Question from a prospect, trying to install on databricks… Databricks runtime 6.2
Connected using databricks-connect on Pycharm IDE
Downloaded the file from https://s3.amazonaws.com/h2o-release/sparkling-water/spark-2.4/184.108.40.206-1-2.4/sparkling-water-220.127.116.11-1-2.4.zip
2. pip install h2o_pysparkling_2.4
Running the following set of commands from terminal
bin/sparkling-shell --conf “spark.executor.memory=1g”
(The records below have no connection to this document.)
This is an optimization exercise on Yosys and OpenROAD, whose aim is small area, a short achievable clock period and few clock cycles per item, not a production implementation.
No functional check of the RTL was part of any run shown here.
Power is estimated from default activity; no workload was simulated.

[flow/design.v]
module mm_muldiv (
    input  wire        clk,
    input  wire        rst,       
    input  wire        start,     
    input  wire [1:0]  op,
    input  wire [23:0] a_in,
    input  wire [23:0] l_in,
    input  wire [23:0] m_in,
    output wire        busy,
    output reg         done,      
    output wire [23:0] a_out,
    output wire [23:0] l_out,
    output wire        err
);
    localparam OP_SMP = 2'd1;
    localparam OP_MPM = 2'd2;
    localparam OP_DIV = 2'd3;
    localparam PH_MUL  = 3'd1;    
    localparam PH_CHK  = 3'd2;    
    localparam PH_PRE  = 3'd3;    
    localparam PH_DIV  = 3'd4;    
    localparam PH_DEN  = 3'd5;    
    reg        busy_r;
    reg [2:0]  ph;
    reg [5:0]  cnt;        
    reg [3:0]  k2;         
    reg        mf;         
    reg        ovf;        
    reg        dz;         
    reg        sgn_q;      
    reg        sgn_r;      
    reg        bprev;      
    reg [22:0] mr;         
    reg [23:0] r;          
    reg [23:0] q;          
    assign busy = busy_r;
    wire        is_div  = (op == OP_DIV);
    wire        is_smp  = (op == OP_SMP);
    wire        m_zero  = (m_in[22:0] == 23'd0);
    wire        ld_dz   = is_div & m_zero;
    wire [23:0] r_load  = is_div ? {1'b0, (m_zero ? l_in[22:0] : a_in[22:0])} : 24'd0;
    wire [23:0] q_load  = is_smp ? {15'd0, a_in[22:14]} :
                          (is_div & !m_zero) ? {l_in[0], 1'b0, l_in[22:1]} :
                          {1'b0, a_in[22:0]};
    wire [22:0] m_load  = is_smp ? {m_in[22:14], 14'd0} : m_in[22:0];
    wire ph_mul = (ph == PH_MUL);
    wire ph_den = (ph == PH_DEN);
    wire ph_div = (ph == PH_DIV);
    wire ph_pre = (ph == PH_PRE) | (ph == PH_CHK);
    wire shr    = ph_mul | ph_den;           
    wire b_one = ph_mul ? (q[0] ^ bprev) : !ph_den;
    wire b_two = ph_mul & ((q[1] & !q[0] & !bprev) | (!q[1] & q[0] & bprev));
    wire b_neg = ph_mul ? q[1] : !ph_den;
    wire [25:0] y_mag = b_one ? {3'd0, mr} : b_two ? {2'd0, mr, 1'b0} : 26'd0;
    wire [25:0] y     = y_mag ^ {26{b_neg}};
    wire [25:0] x     = ph_div ? {2'b00, r[22:0], q[22]} : {{2{r[23]}}, r};
    wire [25:0] t     = x + y + {25'd0, b_neg};
    wire        ge    = !t[25];
    wire        qin   = ph_pre ? q[23] : (ovf ? 1'b0 : ge);
    wire        mr_sh = (ph == PH_PRE) && (mr[22:21] == 2'b00);
    always @(posedge clk) begin
        if (!busy_r) begin
            r     <= r_load;
            q     <= q_load;
            mr    <= m_load;
            bprev <= 1'b0;
            k2    <= 4'd0;
            mf    <= !op[0];
            ovf   <= 1'b0;
            dz    <= ld_dz;
            sgn_q <= (op == OP_MPM) ? 1'b0 : (ld_dz ? a_in[23] : a_in[23] ^ m_in[23]);
            sgn_r <= is_div & (m_zero ? l_in[23] : a_in[23]);
        end else begin
            if (shr) begin
                r <= t[25:2];
                q <= {t[1:0], q[23:2]};
            end else begin
                r <= ge ? t[23:0] : x[23:0];
                q <= {q[22:0], qin};
            end
            bprev <= q[1];
            if (mr_sh) begin
                mr <= {mr[20:0], 2'b00};
                k2 <= k2 + 4'd1;
            end
            if (ph == PH_CHK)
                ovf <= ge;
        end
    end
    always @(posedge clk) begin
        if (rst) begin
            busy_r <= 1'b0;
            done   <= 1'b0;
            ph     <= 3'd0;
        end else begin
            done <= 1'b0;
            if (!busy_r) begin
                if (start) begin
                    if (ld_dz) begin
                        done <= 1'b1;
                    end else begin
                        busy_r <= 1'b1;
                        ph     <= is_div ? PH_CHK : PH_MUL;
                        cnt    <= is_smp ? 6'd6 : 6'd11;
                    end
                end
            end else begin
                cnt <= cnt - 6'd1;
                case (ph)
                    PH_CHK: begin
                        ph  <= ge ? PH_PRE : PH_DIV;
                        cnt <= ge ? 6'd23 : 6'd22;
                    end
                    PH_PRE: if (cnt == 6'd0) begin
                        ph  <= PH_DIV;
                        cnt <= 6'd22 + {1'b0, k2, 1'b0};
                    end
                    PH_DIV: if (cnt == 6'd0) begin
                        if (ovf && k2 != 4'd0) begin
                            ph  <= PH_DEN;
                            cnt <= {2'b00, k2} - 6'd1;
                        end else begin
                            busy_r <= 1'b0;
                            done   <= 1'b1;
                            ph     <= 3'd0;
                        end
                    end
                    default: if (cnt == 6'd0) begin    
                        busy_r <= 1'b0;
                        done   <= 1'b1;
                        ph     <= 3'd0;
                    end
                endcase
            end
        end
    end
    assign a_out = {sgn_q, mf ? {r[21:0], q[23]} : (ovf ? 23'h7FFFFF : q[22:0])};
    assign l_out = {sgn_r & (dz | (r[22:0] != 23'd0)), mf ? q[22:0] : r[22:0]};
    assign err   = ovf | dz;
endmodule
[flow/run.sh]
#!/bin/bash
# synth_recipe.tcl (not shown) runs the flow's synth.tcl, then flattens the netlist and writes it again
# the make line also repeats each setting of config.mk as NAME=value (left out here)
make -C /OpenROAD-flow-scripts/flow DESIGN_CONFIG=/design/flow/config.mk WORK_HOME=/design/flow/orfs CLKGATE_MAP_FILE= SYNTH_SCRIPT=/design/flow/synth_recipe.tcl finish
[flow/config.mk]
export PLATFORM = sky130hd
export DESIGN_NAME = mm_muldiv
export DESIGN_NICKNAME = mm_muldiv
export VERILOG_FILES = /design/flow/design.v
export SDC_FILE = /design/flow/constraint.sdc
export NUM_CORES = 4
export LEC_CHECK = 0
export CAP_MARGIN = 20
export CORE_MARGIN = 2
export CORE_UTILIZATION = 40
export SLEW_MARGIN = 20
[flow/constraint.sdc]
create_clock -name core_clock -period 5.0 [get_ports {clk}]
set_input_delay 1.0000 -clock core_clock [delete_from_list [all_inputs] [get_ports {clk}]]
set_output_delay 1.0000 -clock core_clock [all_outputs]
set_load 0.01 [all_outputs]
==> results of run 1 <==
routing by layer:
| metal | track usage | vias up | share of wire |
|---|---|---|---|
| li1 | - | 3602 | - |
| met1 | 0.368 | 3517 | 0.49 |
| met2 | 0.366 | 307 | 0.42 |
| met3 | 0.0253 | 27 | 0.071 |
| met4 | 0.0753 | 0 | 0.020 |
| met5 | 0 | - | 0 |
state kept, by name (all words and copies together) (netlist names):
| name | flops |
|---|---|
| q | 24 |
| r | 24 |
| mr | 23 |
| cnt | 6 |
| k2 | 4 |
| ph | 3 |
| bprev | 1 |
| busy_r | 1 |
| done | 1 |
| dz | 1 |
| mf | 1 |
| ovf | 1 |
| sgn_q | 1 |
| sgn_r | 1 |
logic make-up (layout without fill, tap and decap cells):
kind of cell,after synthesis,count (layout),synth area share
buffers and inverters,88,177,0.0477
AO/OA/AOI/OAI,252,252,0.222
XOR/XNOR,57,57,0.0643
flip-flops,92,92,0.280
adder cells (fa/ha/maj),30,30,0.0493
AND/OR/NAND/NOR,295,295,0.170
multiplexers,125,125,0.167
cells in the final DEF (no fill, tap or decap), types with 4 or more instances in the layout:
master           netlist  layout
nand2_1              144     144
clkdlybuf4s50_1        0     127
mux2i_1               92      92
nor2_1                62      61
dfxtp_1               59      59
o21ai_0               52      51
a21oi_1               47      47
xnor2_1               38      38
edfxtp_1              33      33
mux2_2                32      32
ha_1                  29      29
a22oi_1               24      24
o221ai_1              20      20
xor2_1                19      19
inv_1                 18      18
a21o_1                16      16
o22ai_1               16      16
buf_4                  1      15
nor3_1                14      13
nand3_1               12      12
a22o_1                12      12
nor4_1                11      11
nor2b_1               10      10
clkbuf_16              0       9
nand4_1                8       8
o211ai_1               8       8
a31oi_1                6       6
or2_2                  6       6
nand2b_1               6       6
o31ai_1                5       5
o21ai_1                4       5
o21a_1                 5       5
and2_1                 5       5
a221oi_1               4       4
or3_1                  4       4
a211oi_1               4       4
report_power, final:
group | internal (mW) | total [mW] | switching [mW] | leakage (nW)
combinational | 1.31 | 2.97 | 1.66 | 2.89
clock | 0.393 | 0.721 | 0.328 | 0.140
sequential | 0.943 | 1.20 | 0.255 | 0.829
total | 2.64 | 4.88 | 2.24 | 3.85
how the worst max path moves through the flow:
stage	startpoint	to	slack [ns]
final	ph[0]	r[9]	0.58
after global routing	ph[0]	cnt[0]	0.19
after CTS	ph[0]	r[15]	0.58
after detailed placement	ph[0]	r[9]	0.60
after global placement	ph[0]	r[9]	0.67
after floorplan	ph[1]	cnt[0]	1.06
This successfully runs and creates the following
Spark context Web UI available at http://10.0.0.24:4041
Spark context available as ‘sc’ (master = local[*], app id = local-1587011456735).
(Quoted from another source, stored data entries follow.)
This design comes from an exercise in tuning for a short achievable clock period and few clock cycles on the open sky130 flow, not from production work. In this exercise RTL edits were held to simulation tests only and were not proved equivalent to the original. Power is estimated from default activity; no workload was simulated.

==> inputs of onyx <==
## pgrf
module pgrf (
    input  wire        clk,
    input  wire        rst,
    input  wire        req_valid,
    output wire        req_ready,
    input  wire [31:0] req_cmd,
    input  wire [63:0] req_data,
    output wire        rsp_valid,
    input  wire        rsp_ready,
    output wire [1:0]  rsp_status,
    output wire [63:0] rsp_data
);
export LEC_CHECK = 0
export CAP_MARGIN = 20
export CORE_MARGIN = 2
export CORE_UTILIZATION = 40
export PLACE_DENSITY = 0.6
export SLEW_MARGIN = 20
create_clock -name core_clock -period 20.0 [get_ports {clk}]
run.sh (not shown) runs the stock make flow with config.mk's settings and CLKGATE_MAP_FILE= SYNTH_SCRIPT=/design/flow/synth_recipe.tcl, a recipe that flattens the netlist after the stock synthesis.
==> maple (differences from onyx) <==
--- a/flow/design.v
+++ b/flow/design.v
@@ -576,23 +576,23 @@
     reg        in_v;
     reg [31:0] in_cmd;
     reg [63:0] in_data;
     reg [31:0] pf_cmd;
     reg [63:0] pf_data;
     reg [63:0] lo, hi;
-    reg [1:0]  rsp_status_q;
-    reg [63:0] rsp_data_q;
+    reg [1:0]  rsp_status_q, rsp_status_h;
+    reg [63:0] rsp_data_q, rsp_data_h;
     assign rsp_status = rsp_status_q;
     assign rsp_data   = rsp_data_q;
-    reg s1_v, s2_v;
-    wire empty   = !s1_v && !s2_v;
+    reg s1_v, rdy;
+    wire empty   = !s1_v && !rdy;
     wire match   = (pf_cmd == in_cmd) && (pf_data == in_data);
     wire restart = acc_q && !empty && !match;
     wire start   = !rst_q && in_v &&
                    ((!ph_busy && empty) || (acc_q && (empty || !match)));
-    wire commit  = ph_busy && s2_v && !restart;
+    wire commit  = ph_busy && (s1_v || rdy) && !restart;
     always @(posedge clk) begin
         in_v    <= req_valid;
         in_cmd  <= req_cmd;
         in_data <= req_data;
         rst_q   <= rst;
         acc_q   <= req_valid && ph_idle && !rst;
@@ -624,13 +624,14 @@
     reg [63:0] g_lo, g_hi;       
     reg [63:0] p_lo, p_hi;       
     reg [12:0] therm;            
     reg [23:0] pmoves;           
     reg [7:0]  co, cs, clo, chi;
     reg [12:0] ct;
-    reg [3:0]  k;
+    reg [63:0] cg;
+    reg [7:0]  cnt;
     integer    c, r, s;
     always @(*) begin
         g_lo = 64'd0; g_hi = 64'd0;
         p_lo = 64'd0; p_hi = 64'd0;
         therm = 13'd0;
         pmoves = 24'd0;
@@ -650,20 +651,22 @@
                     p_hi[r*8 + c] = chi[(r < 7) ? r + 1 : 7];
                 end else if (!cs[r]) begin
                     p_lo[r*8 + c] = clo[r];
                     p_hi[r*8 + c] = chi[r];
                 end
             end
-            k = 4'd0;
+            cnt = 8'd1;
             for (s = 0; s < 8; s = s + 1) begin
                 for (r = 0; r < 8; r = r + 1)
-                    if (co[s] && k == r) begin
-                        g_lo[r*8 + c] = clo[s];
-                        g_hi[r*8 + c] = chi[s];
-                    end
-                k = k + co[s];
+                    cg[r*8 + s] = co[s] && cnt[r];
+                if (co[s])
+                    cnt = {cnt[6:0], 1'b0};
+            end
+            for (r = 0; r < 8; r = r + 1) begin
+                g_lo[r*8 + c] = |(cg[r*8 +: 8] & clo);
+                g_hi[r*8 + c] = |(cg[r*8 +: 8] & chi);
             end
         end
     end
     reg [63:0] n_lo, n_hi;
     always @(*) begin
         n_lo = lo;
@@ -739,29 +742,29 @@
             OPC_RDLO:  d2 = lo;
             OPC_RDHI:  d2 = hi;
             default: ;
             endcase
         end
     end
-    reg [63:0] s2_data;
-    reg [1:0]  s2_status;
-    always @(posedge clk) begin
-        s2_v <= !rst_q && !commit && !restart && (s1_v || s2_v);
-        if (s1_v) begin
-            s2_data   <= d2;
-            s2_status <= s1_status;
-        end
-    end
+    always @(posedge clk)
+        rdy <= !rst_q && !commit && !restart && (s1_v || rdy);
     always @(posedge clk) begin
         if (rst_q) begin
             lo <= 64'd0;
             hi <= 64'd0;
         end else if (commit) begin
             lo <= s1_lo;
             hi <= s1_hi;
         end
         if (commit) begin
-            rsp_status_q <= s2_status;
-            rsp_data_q   <= s2_data;
+            rsp_status_h <= s1_status;
+            rsp_data_h   <= d2;
+        end
+        if (commit || !ph_resp) begin
+            rsp_status_q <= s1_status;
+            rsp_data_q   <= d2;
+        end else begin
+            rsp_status_q <= rsp_status_h;
+            rsp_data_q   <= rsp_data_h;
         end
     end
 endmodule
==> flow/flow/run.sh (new file) <==
#!/bin/bash
# The standard layout, with timing repair aiming well below the clock
# period (setup margin), so the resizer shortens every path it can.
# make's full output goes to flow_make.log; ORFS keeps each step's tool
# log under orfs/logs/.
set -euo pipefail
bash standard.sh SETUP_SLACK_MARGIN=16 finish > flow_make.log 2>&1
==> flow/standard.sh (new file) <==
#!/bin/bash
# synth_recipe.tcl (not shown) runs the flow's synth.tcl, then flattens the netlist and writes it again
# the make line also repeats each setting of config.mk as NAME=value (left out here)
make -C /OpenROAD-flow-scripts/flow DESIGN_CONFIG=/design/flow/config.mk WORK_HOME=/design/flow/orfs CLKGATE_MAP_FILE= SYNTH_SCRIPT=/design/flow/synth_recipe.tcl "${@:-finish}"
==> flow/config.mk (replaced) <==
export PLATFORM = sky130hd
export DESIGN_NAME = pgrf
export DESIGN_NICKNAME = pgrf
export VERILOG_FILES = /design/flow/design.v
export SDC_FILE = /design/flow/constraint.sdc
export NUM_CORES = 4
export LEC_CHECK = 0
export CAP_MARGIN = 35
export CORE_MARGIN = 2
export CORE_UTILIZATION = 25
export PLACE_DENSITY = 0.45
export SLEW_MARGIN = 30
removed: flow/run.sh
==> harbor (differences from onyx) <==
--- a/flow/design.v
+++ b/flow/design.v
@@ -576,23 +576,23 @@
     reg        in_v;
     reg [31:0] in_cmd;
     reg [63:0] in_data;
     reg [31:0] pf_cmd;
     reg [63:0] pf_data;
     reg [63:0] lo, hi;
-    reg [1:0]  rsp_status_q;
-    reg [63:0] rsp_data_q;
+    reg [1:0]  rsp_status_q, rsp_status_h;
+    reg [63:0] rsp_data_q, rsp_data_h;
     assign rsp_status = rsp_status_q;
     assign rsp_data   = rsp_data_q;
-    reg s1_v, s2_v;
-    wire empty   = !s1_v && !s2_v;
+    reg s1_v, rdy;
+    wire empty   = !s1_v && !rdy;
     wire match   = (pf_cmd == in_cmd) && (pf_data == in_data);
     wire restart = acc_q && !empty && !match;
     wire start   = !rst_q && in_v &&
                    ((!ph_busy && empty) || (acc_q && (empty || !match)));
-    wire commit  = ph_busy && s2_v && !restart;
+    wire commit  = ph_busy && (s1_v || rdy) && !restart;
     always @(posedge clk) begin
         in_v    <= req_valid;
         in_cmd  <= req_cmd;
         in_data <= req_data;
         rst_q   <= rst;
         acc_q   <= req_valid && ph_idle && !rst;
@@ -624,13 +624,14 @@
     reg [63:0] g_lo, g_hi;       
     reg [63:0] p_lo, p_hi;       
     reg [12:0] therm;            
     reg [23:0] pmoves;           
     reg [7:0]  co, cs, clo, chi;
     reg [12:0] ct;
-    reg [3:0]  k;
+    reg [63:0] cg;
+    reg [7:0]  cnt;
     integer    c, r, s;
     always @(*) begin
         g_lo = 64'd0; g_hi = 64'd0;
         p_lo = 64'd0; p_hi = 64'd0;
         therm = 13'd0;
         pmoves = 24'd0;
@@ -650,20 +651,22 @@
                     p_hi[r*8 + c] = chi[(r < 7) ? r + 1 : 7];
                 end else if (!cs[r]) begin
                     p_lo[r*8 + c] = clo[r];
                     p_hi[r*8 + c] = chi[r];
                 end
             end
-            k = 4'd0;
+            cnt = 8'd1;
             for (s = 0; s < 8; s = s + 1) begin
                 for (r = 0; r < 8; r = r + 1)
-                    if (co[s] && k == r) begin
-                        g_lo[r*8 + c] = clo[s];
-                        g_hi[r*8 + c] = chi[s];
-                    end
-                k = k + co[s];
+                    cg[r*8 + s] = co[s] && cnt[r];
+                if (co[s])
+                    cnt = {cnt[6:0], 1'b0};
+            end
+            for (r = 0; r < 8; r = r + 1) begin
+                g_lo[r*8 + c] = |(cg[r*8 +: 8] & clo);
+                g_hi[r*8 + c] = |(cg[r*8 +: 8] & chi);
             end
         end
     end
     reg [63:0] n_lo, n_hi;
     always @(*) begin
         n_lo = lo;
@@ -739,29 +742,29 @@
             OPC_RDLO:  d2 = lo;
             OPC_RDHI:  d2 = hi;
             default: ;
             endcase
         end
     end
-    reg [63:0] s2_data;
-    reg [1:0]  s2_status;
-    always @(posedge clk) begin
-        s2_v <= !rst_q && !commit && !restart && (s1_v || s2_v);
-        if (s1_v) begin
-            s2_data   <= d2;
-            s2_status <= s1_status;
-        end
-    end
+    always @(posedge clk)
+        rdy <= !rst_q && !commit && !restart && (s1_v || rdy);
     always @(posedge clk) begin
         if (rst_q) begin
             lo <= 64'd0;
             hi <= 64'd0;
         end else if (commit) begin
             lo <= s1_lo;
             hi <= s1_hi;
         end
         if (commit) begin
-            rsp_status_q <= s2_status;
-            rsp_data_q   <= s2_data;
+            rsp_status_h <= s1_status;
+            rsp_data_h   <= d2;
+        end
+        if (commit || !ph_resp) begin
+            rsp_status_q <= s1_status;
+            rsp_data_q   <= d2;
+        end else begin
+            rsp_status_q <= rsp_status_h;
+            rsp_data_q   <= rsp_data_h;
         end
     end
 endmodule
==> flow/flow/run.sh (new file) <==
#!/bin/bash
# The standard layout, with timing repair aiming well below the clock
# period (setup margin), so the resizer shortens every path it can.
# make's full output goes to flow_make.log; ORFS keeps each step's tool
# log under orfs/logs/.
set -euo pipefail
bash standard.sh SETUP_SLACK_MARGIN=16 finish > flow_make.log 2>&1
==> flow/standard.sh (new file) <==
#!/bin/bash
# synth_recipe.tcl (not shown) runs the flow's synth.tcl, then flattens the netlist and writes it again
# the make line also repeats each setting of config.mk as NAME=value (left out here)
make -C /OpenROAD-flow-scripts/flow DESIGN_CONFIG=/design/flow/config.mk WORK_HOME=/design/flow/orfs CLKGATE_MAP_FILE= SYNTH_SCRIPT=/design/flow/synth_recipe.tcl "${@:-finish}"
==> flow/config.mk (replaced) <==
export PLATFORM = sky130hd
export DESIGN_NAME = pgrf
export DESIGN_NICKNAME = pgrf
export VERILOG_FILES = /design/flow/design.v
export SDC_FILE = /design/flow/constraint.sdc
export NUM_CORES = 4
export LEC_CHECK = 0
export CAP_MARGIN = 35
export CORE_MARGIN = 2
export CORE_UTILIZATION = 32
export PLACE_DENSITY = 0.5
export SLEW_MARGIN = 30
removed: flow/run.sh
==> indigo (differences from onyx) <==
--- a/flow/design.v
+++ b/flow/design.v
@@ -624,13 +624,14 @@
     reg [63:0] g_lo, g_hi;       
     reg [63:0] p_lo, p_hi;       
     reg [12:0] therm;            
     reg [23:0] pmoves;           
     reg [7:0]  co, cs, clo, chi;
     reg [12:0] ct;
-    reg [3:0]  k;
+    reg [63:0] cg;
+    reg [7:0]  cnt;
     integer    c, r, s;
     always @(*) begin
         g_lo = 64'd0; g_hi = 64'd0;
         p_lo = 64'd0; p_hi = 64'd0;
         therm = 13'd0;
         pmoves = 24'd0;
@@ -650,20 +651,22 @@
                     p_hi[r*8 + c] = chi[(r < 7) ? r + 1 : 7];
                 end else if (!cs[r]) begin
                     p_lo[r*8 + c] = clo[r];
                     p_hi[r*8 + c] = chi[r];
                 end
             end
-            k = 4'd0;
+            cnt = 8'd1;
             for (s = 0; s < 8; s = s + 1) begin
                 for (r = 0; r < 8; r = r + 1)
-                    if (co[s] && k == r) begin
-                        g_lo[r*8 + c] = clo[s];
-                        g_hi[r*8 + c] = chi[s];
-                    end
-                k = k + co[s];
+                    cg[r*8 + s] = co[s] && cnt[r];
+                if (co[s])
+                    cnt = {cnt[6:0], 1'b0};
+            end
+            for (r = 0; r < 8; r = r + 1) begin
+                g_lo[r*8 + c] = |(cg[r*8 +: 8] & clo);
+                g_hi[r*8 + c] = |(cg[r*8 +: 8] & chi);
             end
         end
     end
     reg [63:0] n_lo, n_hi;
     always @(*) begin
         n_lo = lo;
==> flow/config.mk (replaced) <==
export PLATFORM = sky130hd
export DESIGN_NAME = pgrf
export DESIGN_NICKNAME = pgrf
export VERILOG_FILES = /design/flow/design.v
export SDC_FILE = /design/flow/constraint.sdc
export NUM_CORES = 4
export LEC_CHECK = 0
export CAP_MARGIN = 20
export CORE_MARGIN = 2
export CORE_UTILIZATION = 30
export PLACE_DENSITY = 0.5
export SLEW_MARGIN = 20
==> impl_metrics.tcl <==
set metrics [dict create \
    power.density_mw_per_mm2 66.2 \
    wl_met2_um 107000 \
    finalPower_uw 3400 \
    clk_latency_ns 0.74 \
    layout.cells.non_filler 7283 \
    area_growth_syn_to_layout_pct 14.8 \
    status "no timing/DRC/antenna violations" \
    avgSynthCellArea_um2 8.44 \
    multi_input_area_mm2 0.0258 \
]
That was indigo.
Spark session available as ‘spark’.
Running in the pycharm IDE
From pysparkling import *
This leads to an error as below:
Traceback (most recent call last):
File “<input>“, line 1, in <module>
File “/Applications/PyCharm.app/Contents/plugins/python/helpers/pydev/_pydev_bundle/pydev_import_hook.py”, line 21, in do_import
module = self._system_import(name, *args, **kwargs)
File “/Users/aloomba/opt/anaconda3/envs/sandbox/lib/python3.7/site-packages/pysparkling/init.py”, line 31, in <module>
version = Initializer.getVersion()
File “/Users/aloomba/opt/anaconda3/envs/sandbox/lib/python3.7/site-packages/ai/h2o/sparkling/Initializer.py”, line 215, in getVersion
You are using PySparkling for Spark 2.4, but your PySpark is of version 6.2.
Please make sure Spark and PySparkling versions are compatible.